Basic usage

Note

If you like better seeing an example first and how this can be useful out of the box, check how achieve faster rpy2 conversions.

import pyarrow
import rpy2_arrow.arrow as pyra

# Create an array on the Python side using pyarrow
py_array = pyarrow.array(range(10))

# Pass the C/C++ pointer to an R arrow object
r_array = pyra.pyarrow_to_r_array(py_array)

The rpy2 objects obtained is a mapped to and rpy2.robjects.Environment.

The attributes of that R object in the OOP system used can are like keys for a mapping. We can list them with:

tuple(r_array.keys())
('.__enclos_env__',
 '.:xp:.',
 'ApproxEquals',
 'as_vector',
 'cast',
 'clone',
 'data',
 'Equals',
 'Filter',
 'initialize',
 'invalidate',
 'IsNull',
 'IsValid',
 'length',
 'null_count',
 'offset',
 'pointer',
'print',
'RangeEquals',
'set_pointer',
'Slice',
'Take',
'ToString',
'type',
'type_id',
'Validate',
'View')

Note

The R package arrow creates objects using an other R package called R6. R has several options for OOP, and R6 objects inherit from the base R type “environment”. This is why the base converter rpy2_arrow.arrow.converter will show Arrow objects on the R side as rpy2.robjects.Environment or rpy2.rinterface.SexpEnvironment.

The package rpy2_r6 offers utilities to facilitate the mapping of R6 classes to Python classes. An option to use it with rpy2_arrow could be offer later.
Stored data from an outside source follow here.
==> src/logic/sweep_timing_regs.svh <==
// Purpose: constants of the sweep interval and burst timing block
// Assumes: 16-bit configuration words, 200 MHz master clock
// Notes: offsets, field positions, reset values and timing counts
`ifndef SWEEP_TIMING_REGS_SVH
`define SWEEP_TIMING_REGS_SVH

// ========================================================
// register port addresses
`define ADDR_CMD 4'h0
`define ADDR_STATUS 4'h1
`define ADDR_FREQ_LO 4'h2
`define ADDR_FREQ_HI 4'h3
`define ADDR_STEP 4'h4
`define ADDR_INTERVAL 4'h5
`define ADDR_BURST 4'h6

// ========================================================
// command word prefixes, bits 15 to 12
`define CMD_CONTROL 4'b0000
`define CMD_INCR_COUNT 4'b0001
`define CMD_STEP_LO 4'b0010
`define CMD_STEP_HI 4'b0011
`define CMD_INTERVAL 4'b01??
`define CMD_BURST 4'b10??
`define CMD_START_LO 4'b1100
`define CMD_START_HI 4'b1101

// ========================================================
// field positions
`define FLD_SEL_BIT 13
`define FLD_MULT_HI 12
`define FLD_MULT_LO 11
`define FLD_CNT_HI 10
`define FLD_WIDE_BIT 11
`define FLD_STEP_NEG_BIT 11
`define FLD_CW_BIT 7
`define FLD_MODE_HI 6
`define FLD_MODE_LO 5

// ========================================================
// stepping mode codes of the two mode bits
`define MODE_CODE_AUTO 2'b00
`define MODE_CODE_EXT_INC 2'b01
`define MODE_CODE_EXT_BOTH 2'b10

// ========================================================
// time-base prescale limits, multiplier minus one
`define MULT_LIMIT_1 9'h000
`define MULT_LIMIT_5 9'h004
`define MULT_LIMIT_100 9'h063
`define MULT_LIMIT_500 9'h1f3

// ========================================================
// reset values
`define RST_CONTROL 12'h000
`define RST_INCR_COUNT 12'h002
`define RST_INTERVAL 11'h002
`define RST_BURST 11'h001
`define RST_MULT 2'b00
`define RST_SEL 1'b1

`endif
==> src/logic/sweep_timing_pkg.sv <==
// Purpose: types of the sweep interval and burst timing block
// Assumes: sweep_timing_regs.svh holds the numeric constants
// Notes: state codes are one-hot
`include "sweep_timing_regs.svh"

package sweep_timing_pkg;

    // ========================================================
    // sequencer states
    typedef enum logic [2:0] {
        ST_IDLE = 3'b001,
        ST_BURST = 3'b010,
        ST_LISTEN = 3'b100
    } state_type;

    // ========================================================
    // stepping modes
    typedef enum logic [1:0] {
        MODE_AUTO = `MODE_CODE_AUTO,
        MODE_EXT_INC = `MODE_CODE_EXT_INC,
        MODE_EXT_BOTH = `MODE_CODE_EXT_BOTH
    } mode_type;

endpackage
For exampple, we can call its method ToString:

print(
    ''.join(
        r_array['ToString']()
     )
 )
<int64>
[
  0,
  1,
  2,
  3,
  4,
  5,
  6,
  7,
  8,
  9
]

The R object can also be used with R functions able to use use arrow objects. For example:

import rpy2.robjects.packages as packages
base = packages.importr('base')
print(base.sum(r_array))
Scalar
45

The object can also be passed to blocks of R code in strings.

r_code = """
## this assumes a R Arrow array my_array

res = sum(my_array > 5)
print(res)
"""

import rpy2.rinterface
import rpy2.robjects
with rpy2.rinterface.local_context() as r_context:
    r_context['my_array'] = r_array
    res = rpy2.robjects.r(r_code)
Scalar
4